LINK: I have a little hesitancy in fully embracing Norm's position here:
"Sixty years after the Nuremberg Trials, the world still has to turn this thought [that human rights abuses aren't solely internal affairs] into an effective reality, one that isn't constantly put in second place to the principle of national sovereignty, or lost in the creaking and flawed machinery of the United Nations and the joke that is its Commission on Human Rights (currently including China, Sudan and Zimbabwe, those contemporary beacons of freedom), and disregarded by 'realists' of every stripe."

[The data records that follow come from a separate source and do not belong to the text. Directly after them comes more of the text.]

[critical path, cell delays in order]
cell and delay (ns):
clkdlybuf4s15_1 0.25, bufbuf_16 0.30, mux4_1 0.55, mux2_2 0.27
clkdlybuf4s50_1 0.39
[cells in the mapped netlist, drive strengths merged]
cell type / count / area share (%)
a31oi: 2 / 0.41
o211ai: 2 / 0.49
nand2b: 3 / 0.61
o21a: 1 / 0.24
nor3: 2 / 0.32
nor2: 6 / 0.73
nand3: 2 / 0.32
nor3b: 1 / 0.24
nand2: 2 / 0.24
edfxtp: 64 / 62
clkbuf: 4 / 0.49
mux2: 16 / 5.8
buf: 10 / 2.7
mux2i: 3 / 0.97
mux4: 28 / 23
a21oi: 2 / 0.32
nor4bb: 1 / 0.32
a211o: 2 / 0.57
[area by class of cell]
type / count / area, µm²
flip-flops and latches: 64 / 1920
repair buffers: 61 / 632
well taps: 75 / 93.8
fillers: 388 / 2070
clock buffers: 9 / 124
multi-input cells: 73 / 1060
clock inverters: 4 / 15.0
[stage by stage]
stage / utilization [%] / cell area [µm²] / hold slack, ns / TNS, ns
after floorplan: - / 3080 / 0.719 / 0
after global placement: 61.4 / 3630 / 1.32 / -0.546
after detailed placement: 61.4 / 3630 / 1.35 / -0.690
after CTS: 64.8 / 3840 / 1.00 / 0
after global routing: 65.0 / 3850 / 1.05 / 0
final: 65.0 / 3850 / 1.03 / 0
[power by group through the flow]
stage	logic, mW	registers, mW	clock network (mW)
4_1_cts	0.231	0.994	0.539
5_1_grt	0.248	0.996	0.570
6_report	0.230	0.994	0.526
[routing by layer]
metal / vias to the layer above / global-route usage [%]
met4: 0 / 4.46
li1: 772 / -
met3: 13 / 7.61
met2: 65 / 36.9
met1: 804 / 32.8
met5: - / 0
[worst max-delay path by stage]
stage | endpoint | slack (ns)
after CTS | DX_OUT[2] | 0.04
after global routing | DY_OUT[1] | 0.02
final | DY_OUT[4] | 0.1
**/design/flow/config.mk**
```make
export PLATFORM = sky130hd
export DESIGN_NAME = shiftreg16
export DESIGN_NICKNAME = shiftreg16
export VERILOG_FILES = /design/flow/design.v
export SDC_FILE = /design/flow/constraint.sdc
export NUM_CORES = 4
export LEC_CHECK = 1
export CORE_AREA = 10 10 79 79
export DIE_AREA = 0 0 89 89
```
**/design/flow/run.sh**
```bash
#!/bin/bash
# OpenROAD 26Q1-2900-gdf79404cd8, Yosys 0.63+post, stock flow scripts
make -C /OpenROAD-flow-scripts/flow DESIGN_CONFIG=/design/flow/config.mk WORK_HOME=/design/flow/orfs finish
```
**/design/flow/constraint.sdc**
```tcl
current_design shiftreg16

set clk_period 1.1
set clk_io_pct 0.2

create_clock -name clk0 -period $clk_period [get_ports {clk}]

set non_clock_inputs [all_inputs -no_clocks]
set_input_delay [expr $clk_period * $clk_io_pct] -clock clk0 $non_clock_inputs
set_output_delay [expr $clk_period * $clk_io_pct] -clock clk0 [all_outputs]
```
**/design/flow/design.v**
```verilog
module shiftreg16 ( input [15:0] parallel_in,
						  input clk, a_rst, shift_enable, load_enable, left_right,
						  output reg [15:0] parallel_out );
	always @ (posedge clk or posedge a_rst) begin
		if (a_rst) parallel_out = 4'h0000;
		else if (load_enable) begin
			parallel_out <= parallel_in;
		end
		else if (shift_enable) begin
			if (left_right) parallel_out <= parallel_out << 1;
			else parallel_out <= parallel_out >> 1;
		end
	end
endmodule
```
==> impl_metrics.py <==
# Flow results
metrics = {
    "outcome": {
        "status": "finished clean",
    },
    "setup_path": {
        "end_kind": "flip-flop",
        "crit_fanout": 3,
        "crit_required_ns": 1.26,
        "path_class": "flip-flop to flip-flop",
        "cp-start-kind": "flip-flop",
        "crit_arrival_ns": 1.22,
        "r2r_cells": 4,
    },
    "finish": {
        "fin_util": 0.356,
        "area_growth_pct": 72.4,
        "reg.largest.list": "parallel_out (16)",
        "largest_reg_flops": 16,
        "largest_register": "parallel_out",
        "drive_gt1_frac": 0.256,
        "nFillCells": 445,
    },
    "power_and_ir_drop": {
        "p_leak_uw": 0.000756,
        "ir_worst_vdd_v": 0.000422,
        "power.density_nw_per_um2": 1060,
    },
    "final_timing": {
        "fin_crit_sh": 0.960,
        "period_minus_slack_ns": 1.06,
        "fmax_ghz": 0.947,
        "final_hold_viol_count": 0,
        "setup_viol": 0,
        "finalWorstSetupSlack_ns": 0.0440,
        "slew_headroom": 0.790,
        "clock_skew_ns": 0.00428,
        "slew_violations": 0,
        "tightest_slew_ns": 0.315,
    },
    "yosys": {
        "top_cells_by_area": "dfrtp_1 42%, mux2i_1 15%, or3b_1 13%, o211ai_1 10%, nand2_1 5.5%",
        "ys_ff": 16,
        "ys_seq_frac": 0.416,
        "ys_warn_count": 1,
        "edf_count": 0,
        "ys_cells": 90,
        "synth_area_sq_um": 962,
        "ys_types": 16,
        "top_area_frac": 0.416,
        "async_flop_share": 1.00,
        "synth_cells": 90,
        "ys.flop_type": "dfrtp_1",
        "syn_area_per_cell_sq_um": 10.7,
        "top_cells_by_count": "16 x dfrtp_1, 14 x mux2i_1, 14 x nand2_1, 14 x or3b_1, 13 x o211ai_1",
        "yosys.area.top_type": "dfrtp_1",
        "ys_area_sq_um": 962,
        "top_cell": "dfrtp_1",
    },
    "cts": {
        "ctsHoldBuffers": 0,
        "clock_latency_ns": 0.25,
        "h-tree-depth": 1,
        "clock_sinks": 16,
        "clockBufferDepth": 2,
        "cts_made_buffers": 3,
        "path_clk_slew_ns": 0.07,
        "cts_root_buffer": "clkbuf_8",
        "cts_tree": "yes",
    },
    "floorplanning": {
        "core_sq_um": 4660,
        "ios": 37,
        "die_h_um": 89,
        "die_width_um": 89,
        "die-area_sq_um": 7920,
        "rows": 25,
        "core_util_floorplan": 0.206,
    },
    "drt": {
        "postRouteAntennaNets": 0,
        "num_antenna_cells": 0,
        "drcViolationCount": 0,
        "avgViaCountPerCell": 4.40,
        "dr.pass1.iters": 4,
        "drtIter0Drc": 52,
        "wl_per_cell_um": 13.9,
        "via_count": 924,
        "drt-total-wl_um": 2930,
    },
    "grt": {
        "grt_pass1_wl_um": 5020,
        "grt.total_usage": 0.0797,
        "grt_max_degree": 17,
        "antenna_found_initial": 0,
        "grt_overflow_total": 0,
        "grt_pass1_vias": 1034,
    },
    "placed_design": {
        "hpwl_um": 2160,
        "pre_cts_ws_ns": -0.366,
        "io_buffers": 36,
        "gp_congestion": 0.740,
    },
    "worst_hold_path": {
        "hold_class": "input port to async pin",
    },
    "job": {
        "cap_violations": 0,
        "warning_count": 25,
    },
}
## kinds of logic after synthesis
logic type             count (synthesis)  share of synthesized area
AND-OR/OR-AND                         16                      0.127
buffers and inverters                  9                     0.0806
flip-flops                            16                      0.416
multiplexers                          14                      0.146
AND/OR/NAND/NOR                       35                      0.230
## power breakdown
group	switching (uW)	leakage (uW)	internal (uW)
sequential	34.0	0.000194	651
clock	206	0.0000288	317
combinational	191	0.000532	367
total	431	0.000756	1340
## routing by layer
metal  track usage  wire length [um]
met1         0.109              1370
met5             0                 0
met2         0.120              1240
met4       0.00434                 5
met3        0.0349               312
## area by class of cell
type                    instances  area (sq um)  share of cell area
repair buffers                 69           644               0.388
multi-input cells              65           484               0.292
flip-flops and latches         16           400               0.241
well taps                      54          67.6              0.0407
clock buffers                   4          55.1              0.0332
inverters                       2          7.51             0.00452
## worst max-delay path, cell delays in order (launching register included)
cell      delay, ns
dfrtp_1        0.34
buf_4          0.10
buf_4          0.10
or3b_1         0.34
o211ai_1       0.09
## worst paths after layout
check                                             start  slack [ns]                           end
max                        parallel_out[13]$_DFFE_PP0P_        0.04  parallel_out[13]$_DFFE_PP0P_
min                                               a_rst        0.28   parallel_out[0]$_DFFE_PP0P_
max reg2reg                parallel_out[13]$_DFFE_PP0P_        0.04  parallel_out[13]$_DFFE_PP0P_
min reg2reg                 parallel_out[3]$_DFFE_PP0P_        0.70   parallel_out[2]$_DFFE_PP0P_
max in group asynchronous                         a_rst        0.63  parallel_out[12]$_DFFE_PP0P_
min in group clk0                        parallel_in[5]        0.56   parallel_out[5]$_DFFE_PP0P_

I dissent just a little bit because I think the word 'solely' may be key: if one's looking for a third way between letting countries 'solve their own problems' and positing that if we have some sort of international istitution that's supposed to make sure there are no problems, then there are no problems, I think it might have to be this: a human rights problem is first a problem for that particular country. Arbitrary though it's boundaries might be, unchosen by the people in it; rife with tension amongst differing religious, linguistic, and cultural groups; defective and illegitimate though the governmental structure might be: it's still first the problem of the people in the country. They are, in a Sartrean sense, condemned to be free; to resist or accept their country's internal situation, and they must choose one or the other (this is why, in common sense, we blame them most if they are complicit and priase them most if they resist). And any solution to the ills of a country will ultimately have to be embraced and lived by the people in that country qua citizens of that country--it can't be done from outside. But of course--of course--we cannot sit idly by as outside observers; we owe a duty of support, of whatever kind is most appropriate to us and the situation, and we come in for moral praise or blame in accordance with that.